Una pratica molto diffusa, ad esempio, nel Regno Unito o, ancora, in Francia, dove i grandi ristoranti sono obbligati a fornire la bag, e i supermercati a distribuire i  prodotti in scadenza ad organizzazioni benefiche che si occupano di redistribuirli agli indigenti.
 
Noi italiani, invece, siamo un po’ più “timidi”. Non sempre è semplice chiedere la bag, si ha la sensazione di elemosinare un pasto (sebbene di fatto sia stato già pagato), si temono gli sguardi dei camerieri, come dimostra una ricerca condotta da Waste Watcher, l’Osservatorio nazionale sugli sprechi di Last Minute Market, secondo cui il 41% degli italiani si imbarazza a chiedere al ristorante la doggy bag.
Che sia anche una questione di nome? Potrebbe disturbarci dal punto di vista psicologico l’idea di mangiare degli avanzi destinati (doggy bag) al cane?
È possibile, e forse è anche per questo che, in occasione della Giornata Nazionale di Prevenzione dello Spreco Alimentare, il Ministero dell’ambiente ha rilanciato il progetto “Family bag” in collaborazione con Unioncamere Veneto e il sistema CONAI-Consorzi di Filiera.

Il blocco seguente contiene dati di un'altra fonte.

--- run.sh ---
#!/bin/bash
# the make line also repeats each setting of config.mk as NAME=value (left out here)
make -C /OpenROAD-flow-scripts/flow DESIGN_CONFIG=/design/flow/config.mk WORK_HOME=/design/flow/orfs CLKGATE_MAP_FILE= finish
--- config.mk ---
export PLATFORM = sky130hd
export DESIGN_NAME = cpu_top
export DESIGN_NICKNAME = cpu_top
export VERILOG_FILES = /design/flow/design.v
export SDC_FILE = /design/flow/constraint.sdc
export NUM_CORES = 4
export LEC_CHECK = 0
export ABC_AREA = 0
export CAP_MARGIN = 35
export CELL_PAD_IN_SITES_DETAIL_PLACEMENT = 0
export CORE_MARGIN = 2
export CORE_UTILIZATION = 49
export HOLD_SLACK_MARGIN = 0.09
export MAX_ROUTING_LAYER = met5
export PLACE_DENSITY = 0.43
export SETUP_SLACK_MARGIN = -0.96
export SLEW_MARGIN = 20
--- constraint.sdc ---
create_clock -name core_clock -period 12.7 [get_ports {clk}]
set_input_delay 2.5400 -clock core_clock [delete_from_list [all_inputs] [get_ports {clk}]]
set_output_delay 2.5400 -clock core_clock [all_outputs]
set_load 0.01 [all_outputs]
--- design.v ---
module PC(
    input [31:0]npc,
    input clk,
    input rst_n,
    input stall_PC,
    output [31:0]pc
);
reg rst_n_reg;
reg [31:0]pc_reg;
assign pc=pc_reg;
always@(posedge clk)
begin
    rst_n_reg<=rst_n;    
end
always@(posedge clk or negedge rst_n)
begin
    if(~rst_n)
    begin
        pc_reg <= 0;
    end
    else if(~rst_n_reg)
    begin
        pc_reg <=0;
    end
    else if(stall_PC)
    begin
        pc_reg<=pc_reg;
    end
    else
    begin
        pc_reg <= npc;
    end
end
endmodule
module NPC(
    input [31:0]pc,
    input [31:0]c,
    input npc_op,
    output [31:0]pc_4,
    output [31:0]npc
);
reg [31:0]pc_4_reg;
reg [31:0]npc_reg;
assign pc_4=pc_4_reg;
assign npc=npc_reg;
always@(*)
begin
    pc_4_reg=pc+4;
end
always@(*)
begin
    case (npc_op)
        1'b0:
        begin
            npc_reg=pc+4;
        end 
        1'b1:
        begin
            npc_reg=c;
        end
        default: npc_reg=pc+4;
    endcase
end
endmodule
module RF(
    input [31:0]wD,
    input rst_n,
    input [4:0]wR,
    input [4:0]rR1,
    input [4:0]rR2,
    input we,
    input clk,
    output [31:0]rD1,
    output [31:0]rD2,
    output wire [31:0]rdata_19
);
reg [31:0]dataReg[31:0];
assign rD1 = (rR1 == 5'b0)?32'b0:dataReg[rR1];
assign rD2 = (rR2 == 5'b0)?32'b0:dataReg[rR2];
assign rdata_19 = dataReg[19];
always @(posedge clk or negedge rst_n) 
begin
    if(!rst_n)
    begin
        dataReg[0]  <= 32'b0;
        dataReg[1]  <= 32'b0;
        dataReg[2]  <= 32'b0;
        dataReg[3]  <= 32'b0;
        dataReg[4]  <= 32'b0;
        dataReg[5]  <= 32'b0;
        dataReg[6]  <= 32'b0;
        dataReg[7]  <= 32'b0;
        dataReg[8]  <= 32'b0;
        dataReg[9]  <= 32'b0;
        dataReg[10] <= 32'b0;
        dataReg[11] <= 32'b0;
        dataReg[12] <= 32'b0;
        dataReg[13] <= 32'b0;
        dataReg[14] <= 32'b0;
        dataReg[15] <= 32'b0;
        dataReg[16] <= 32'b0;
        dataReg[17] <= 32'b0;
        dataReg[18] <= 32'b0;
        dataReg[19] <= 32'b0;
        dataReg[20] <= 32'b0;
        dataReg[21] <= 32'b0;
        dataReg[22] <= 32'b0;
        dataReg[23] <= 32'b0;
        dataReg[24] <= 32'b0;
        dataReg[25] <= 32'b0;
        dataReg[26] <= 32'b0;
        dataReg[27] <= 32'b0;
        dataReg[28] <= 32'b0;
        dataReg[29] <= 32'b0;
        dataReg[30] <= 32'b0;
        dataReg[31] <= 32'b0;
    end
    else if(we && wR<32)
    begin
        dataReg[wR]<=wD;    
    end    
end
endmodule
module SEXT(
    input [24:0]din,
    input [2:0]sext_op,
    output [31:0]ext
);
reg [31:0] ext_reg;
assign ext=ext_reg;
always@(*)
begin
    case (sext_op)
        3'b000: 
        begin
            ext_reg={{20{din[24]}},din[24:13]};
        end
        3'b001: 
        begin
            ext_reg={{20{din[24]}},din[24:18],din[4:0]};
        end
        3'b010: 
        begin
            ext_reg={din[24:5],{12{1'b0}}};
        end
        3'b011: 
        begin
            ext_reg={{12{din[24]}},din[12:5],din[13],din[23:14],1'b0};
        end
        3'b100:
        begin
            ext_reg={{20{din[24]}},din[0],din[23:18],din[4:1],1'b0};
        end
        default: 
            ext_reg={{7{1'b0}},din[24:0]};
    endcase
end
endmodule
module Control(
    input [31:0]inst,
    input breq,
    input brlt,
    output npc_op,
    output rf_we,
    output brun,
    output asel,
    output bsel,
    output [1:0]wbsel,
    output dram_we,
    output [3:0]alu_op,
    output [2:0]sext_op,
    output reg rR1_use,
    output reg rR2_use
);
wire [10:0] op;
reg npc_op_reg;
reg rf_we_reg;
reg asel_reg;
reg bsel_reg;
reg [1:0]wbsel_reg;
reg dram_we_reg;
reg [3:0]alu_op_reg;
reg [2:0]sext_op_reg;
assign npc_op=npc_op_reg;
assign rf_we=rf_we_reg;
assign asel=asel_reg;
assign bsel=bsel_reg;
assign wbsel=wbsel_reg;
assign dram_we=dram_we_reg;
assign alu_op=alu_op_reg;
assign sext_op=sext_op_reg;
assign op = {inst[30],inst[14:12],inst[6:0]};
always@(*)
begin
    case (op)
        11'b00001100111:
        begin
            npc_op_reg=1;
        end
        11'b10001100111:
        begin
            npc_op_reg=1;
        end
        11'b00001100011:
        begin
            if (breq==1) 
            begin
                npc_op_reg=1;    
            end
            else
            begin
                npc_op_reg=0;
            end
        end
        11'b10001100011:
        begin
            if (breq==1) 
            begin
                npc_op_reg=1;    
            end
            else
            begin
                npc_op_reg=0;
            end
        end
        11'b00011100011:
        begin
            if (breq==1) 
            begin
                npc_op_reg=0;    
            end
            else
            begin
                npc_op_reg=1;
            end
        end
        11'b10011100011:
        begin
            if (breq==1) 
            begin
                npc_op_reg=0;    
            end
            else
            begin
                npc_op_reg=1;
            end
        end
        11'b01001100011:
        begin
            if (brlt==1) 
            begin
                npc_op_reg=1;    
            end
            else
            begin
                npc_op_reg=0;
            end
        end
        11'b11001100011:
        begin
            if (brlt==1) 
            begin
                npc_op_reg=1;    
            end
            else
            begin
                npc_op_reg=0;
            end
        end
        11'b01011100011:
        begin
            if (brlt==1) 
            begin
                npc_op_reg=0;    
            end
            else
            begin
                npc_op_reg=1;
            end
        end
        11'b11011100011:
        begin
            if (brlt==1) 
            begin
                npc_op_reg=0;    
            end
            else
            begin
                npc_op_reg=1;
            end
        end
        default:
        begin
            case (op[6:0])
                7'b1101111: 
                begin
                    npc_op_reg=1;
                end
                default: npc_op_reg=0;
            endcase
        end
    endcase
end
always@(*)
begin
    sext_op_reg=0;
    case(op)
        11'b00000110011:
        begin
            alu_op_reg=0;
            rf_we_reg=1;
            asel_reg=1;
            bsel_reg=0;
            dram_we_reg=0;
            wbsel_reg=1;
            rR1_use=1;
            rR2_use=1;
        end
        11'b10000110011:
        begin
            alu_op_reg=1;
            rf_we_reg=1;
            asel_reg=1;
            bsel_reg=0;
            dram_we_reg=0;
            wbsel_reg=1;
            rR1_use=1;
            rR2_use=1;
        end
        11'b01110110011:
        begin
            alu_op_reg=2;
            rf_we_reg=1;
            asel_reg=1;
            bsel_reg=0;
            dram_we_reg=0;
            wbsel_reg=1;
            rR1_use=1;
            rR2_use=1;
        end
        11'b01100110011:
        begin
            alu_op_reg=3;
            rf_we_reg=1;
            asel_reg=1;
            bsel_reg=0;
            dram_we_reg=0;
            wbsel_reg=1;
            rR1_use=1;
            rR2_use=1;
        end
        11'b01000110011:
        begin
            alu_op_reg=4;
            rf_we_reg=1;
            asel_reg=1;
            bsel_reg=0;
            dram_we_reg=0;
            wbsel_reg=1;
            rR1_use=1;
            rR2_use=1;
        end
        11'b00010110011:
        begin
            alu_op_reg=5;
            rf_we_reg=1;
            asel_reg=1;
            bsel_reg=0;
            dram_we_reg=0;
            wbsel_reg=1;
            rR1_use=1;
            rR2_use=1;
        end
        11'b01010110011:
        begin
            alu_op_reg=6;
            rf_we_reg=1;
            asel_reg=1;
            bsel_reg=0;
            dram_we_reg=0;
            wbsel_reg=1;
            rR1_use=1;
            rR2_use=1;
        end
        11'b11010110011:
        begin
            alu_op_reg=7;
            rf_we_reg=1;
            asel_reg=1;
            bsel_reg=0;
            dram_we_reg=0;
            wbsel_reg=1;
            rR1_use=1;
            rR2_use=1;
        end
        11'b00000010011:
        begin
            alu_op_reg=0;
            sext_op_reg=0;
            rf_we_reg=1;
            asel_reg=1;
            bsel_reg=1;
            dram_we_reg=0;
            wbsel_reg=1;
            rR1_use=1;
            rR2_use=0;
        end
        11'b10000010011:
        begin
            alu_op_reg=0;
            sext_op_reg=0;
            rf_we_reg=1;
            asel_reg=1;
            bsel_reg=1;
            dram_we_reg=0;
            wbsel_reg=1;
            rR1_use=1;
            rR2_use=0;
        end
        11'b01110010011:
        begin
            alu_op_reg=2;
            sext_op_reg=0;
            rf_we_reg=1;
            asel_reg=1;
            bsel_reg=1;
            dram_we_reg=0;
            wbsel_reg=1;
            rR1_use=1;
            rR2_use=0;
        end
        11'b11110010011:
        begin
            alu_op_reg=2;
            sext_op_reg=0;
            rf_we_reg=1;
            asel_reg=1;
            bsel_reg=1;
            dram_we_reg=0;
            wbsel_reg=1;
            rR1_use=1;
            rR2_use=0;
        end
        11'b01100010011:
        begin
            alu_op_reg=3;
            sext_op_reg=0;
            rf_we_reg=1;
            asel_reg=1;
            bsel_reg=1;
            dram_we_reg=0;
            wbsel_reg=1;
            rR1_use=1;
            rR2_use=0;
        end
        11'b11100010011:
        begin
            alu_op_reg=3;
            sext_op_reg=0;
            rf_we_reg=1;
            asel_reg=1;
            bsel_reg=1;
            dram_we_reg=0;
            wbsel_reg=1;
            rR1_use=1;
            rR2_use=0;
        end
        11'b01000010011:
        begin
            alu_op_reg=4;
            sext_op_reg=0;
            rf_we_reg=1;
            asel_reg=1;
            bsel_reg=1;
            dram_we_reg=0;
            wbsel_reg=1;
            rR1_use=1;
            rR2_use=0;
        end
        11'b11000010011:
        begin
            alu_op_reg=4;
            sext_op_reg=0;
            rf_we_reg=1;
            asel_reg=1;
            bsel_reg=1;
            dram_we_reg=0;
            wbsel_reg=1;
            rR1_use=1;
            rR2_use=0;
        end
        11'b00010010011:
        begin
            alu_op_reg=5;
            sext_op_reg=0;
            rf_we_reg=1;
            asel_reg=1;
            bsel_reg=1;
            dram_we_reg=0;
            wbsel_reg=1;
            rR1_use=1;
            rR2_use=0;
        end
        11'b01010010011:
        begin
            alu_op_reg=6;
            sext_op_reg=0;
            rf_we_reg=1;
            asel_reg=1;
            bsel_reg=1;
            dram_we_reg=0;
            wbsel_reg=1;
            rR1_use=1;
            rR2_use=0;
        end
        11'b11010010011:
        begin
            alu_op_reg=7;
            sext_op_reg=0;
            rf_we_reg=1;
            asel_reg=1;
            bsel_reg=1;
            dram_we_reg=0;
            wbsel_reg=1;
            rR1_use=1;
            rR2_use=0;
        end
        11'b00100000011:
        begin
            alu_op_reg=0;
            sext_op_reg=0;
            rf_we_reg=1;
            asel_reg=1;
            bsel_reg=1;
            dram_we_reg=0;
            wbsel_reg=2;
            rR1_use=1;
            rR2_use=0;
        end
        11'b10100000011:
        begin
            alu_op_reg=0;
            sext_op_reg=0;
            rf_we_reg=1;
            asel_reg=1;
            bsel_reg=1;
            dram_we_reg=0;
            wbsel_reg=2;
            rR1_use=1;
            rR2_use=0;
        end
        11'b00001100111:
        begin
            alu_op_reg=0;
            sext_op_reg=0;
            rf_we_reg=1;
            asel_reg=1;
            bsel_reg=1;
            dram_we_reg=0;
            wbsel_reg=0;
            rR1_use=1;
            rR2_use=0;
        end
        11'b10001100111:
        begin
            alu_op_reg=0;
            sext_op_reg=0;
            rf_we_reg=1;
            asel_reg=1;
            bsel_reg=1;
            dram_we_reg=0;
            wbsel_reg=0;
            rR1_use=1;
            rR2_use=0;
        end
        11'b00100100011:
        begin
            alu_op_reg=0;
            sext_op_reg=1;
            rf_we_reg=0;
            asel_reg=1;
            bsel_reg=1;
            dram_we_reg=1;
            wbsel_reg=1;
            rR1_use=1;
            rR2_use=1;
        end
        11'b10100100011:
        begin
            alu_op_reg=0;
            sext_op_reg=1;
            rf_we_reg=0;
            asel_reg=1;
            bsel_reg=1;
            dram_we_reg=1;
            wbsel_reg=1;
            rR1_use=1;
            rR2_use=1;
        end
        11'b00001100011:
        begin
            alu_op_reg=0;
            sext_op_reg=4;
            rf_we_reg=0;
            asel_reg=0;
            bsel_reg=1;
            dram_we_reg=0;
            wbsel_reg=1;
            rR1_use=1;
            rR2_use=1;
        end
        11'b10001100011:
        begin
            alu_op_reg=0;
            sext_op_reg=4;
            rf_we_reg=0;
            asel_reg=0;
            bsel_reg=1;
            dram_we_reg=0;
            wbsel_reg=1;
            rR1_use=1;
            rR2_use=1;
        end
        11'b00011100011:
        begin
            alu_op_reg=0;
            sext_op_reg=4;
            rf_we_reg=0;
            asel_reg=0;
            bsel_reg=1;
            dram_we_reg=0;
            wbsel_reg=1;
            rR1_use=1;
            rR2_use=1;
        end
        11'b10011100011:
        begin
            alu_op_reg=0;
            sext_op_reg=4;
            rf_we_reg=0;
            asel_reg=0;
            bsel_reg=1;
            dram_we_reg=0;
            wbsel_reg=1;
            rR1_use=1;
            rR2_use=1;
        end
        11'b01001100011:
        begin
            alu_op_reg=0;
            sext_op_reg=4;
            rf_we_reg=0;
            asel_reg=0;
            bsel_reg=1;
            dram_we_reg=0;
            wbsel_reg=1;
            rR1_use=1;
            rR2_use=1;
        end
        11'b11001100011:
        begin
            alu_op_reg=0;
            sext_op_reg=4;
            rf_we_reg=0;
            asel_reg=0;
            bsel_reg=1;
            dram_we_reg=0;
            wbsel_reg=1;
            rR1_use=1;
            rR2_use=1;
        end
        11'b01011100011:
        begin
            alu_op_reg=0;
            sext_op_reg=4;
            rf_we_reg=0;
            asel_reg=0;
            bsel_reg=1;
            dram_we_reg=0;
            wbsel_reg=1;
            rR1_use=1;
            rR2_use=1;
        end
        11'b11011100011:
        begin
            alu_op_reg=0;
            sext_op_reg=4;
            rf_we_reg=0;
            asel_reg=0;
            bsel_reg=1;
            dram_we_reg=0;
            wbsel_reg=1;
            rR1_use=1;
            rR2_use=1;
        end
        default:
        begin
            case (op[6:0])
                7'b0110111: 
                begin
                    alu_op_reg=8;
                    sext_op_reg=2;
                    rf_we_reg=1;
                    asel_reg=0;
                    bsel_reg=1;
                    dram_we_reg=0;
                    wbsel_reg=1;
                    rR1_use=0;
                    rR2_use=0;
                end
                7'b1101111: 
                begin
                    alu_op_reg=0;
                    sext_op_reg=3;
                    rf_we_reg=1;
                    asel_reg=0;
                    bsel_reg=1;
                    dram_we_reg=0;
                    wbsel_reg=0;
                    rR1_use=0;
                    rR2_use=0;
                end
                default:
                begin
                    alu_op_reg=15;
                    sext_op_reg=0;
                    rf_we_reg=0;
                    asel_reg=1;
                    bsel_reg=0;
                    dram_we_reg=0;
                    wbsel_reg=1;
                    rR1_use=0;
                    rR2_use=0;
                end
            endcase
        end
    endcase
end
endmodule
module BC(
    input [31:0]a,
    input [31:0]b,
    input BrUn,
    output BrEq,
    output BrLt
);
reg BrEq_reg;
reg BrLt_reg;
assign BrEq = BrEq_reg;
assign BrLt = BrLt_reg;
always@(*)
begin
    if(a==b)
    begin
        BrEq_reg = 1;
        BrLt_reg = 0;
    end
    else if($signed(a)<$signed(b))
    begin
        BrLt_reg = 1;
        BrEq_reg = 0;
    end
    else
    begin
        BrEq_reg = 0;
        BrLt_reg = 0;
    end
end
endmodule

La prima fase del progetto coinvolgerà 100 ristoranti selezionati da Unioncamere Veneto nella provincia di Padova. A loro il Sistema Conai-Consorzi di Filiera ha provveduto a far recapitare delle Family bag di design realizzate con i diversi materiali di imballaggio. Bag di plastica (Consorzio Corepla), di alluminio (Consorzio Cial),  di carta (Consorzio Comieco) di legno (Consorzio Rilegno) e di acciaio (Consorzio Ricrea).
Un modo per stimolare l’adozione di un comportamento sano, se si pensa che circa un terzo del cibo prodotto finisce in spazzatura, uno spreco spaventoso, a maggior ragione in considerazione del costo ambientale ed economico che è stato sostenuto per produrre un cibo da destinare al cestino.


“Mi sono impegnata personalmente per avviare questo progetto, che rappresenta un passaggio culturalmente importante per tutti gli italiani” ha dichiarato il Sottosegretario del Ministero dell’Ambiente Barbara Degani. “Family Bag rappresenta l’upgrade delle doggy bag, affrancando attraverso contenitori di design e dall’estetica curata questo concetto dal ghetto del nostro immaginario e dal pudore di richiederlo a fine pasto. Perché non sprecare deve essere il nuovo stile di vita, e richiedere una Family Bag significa comportarsi in maniera virtuosa.”.
Dopo l’avvio della fase pilota in Veneto, il progetto sarà gradualmente esteso ad altri territori e regioni italiane.
Chissà che non sia la volta buona, sarebbe ora che il Paese del buon cibo per eccellenza divenisse anche un esempio sul fronte della lotta allo spreco alimentare.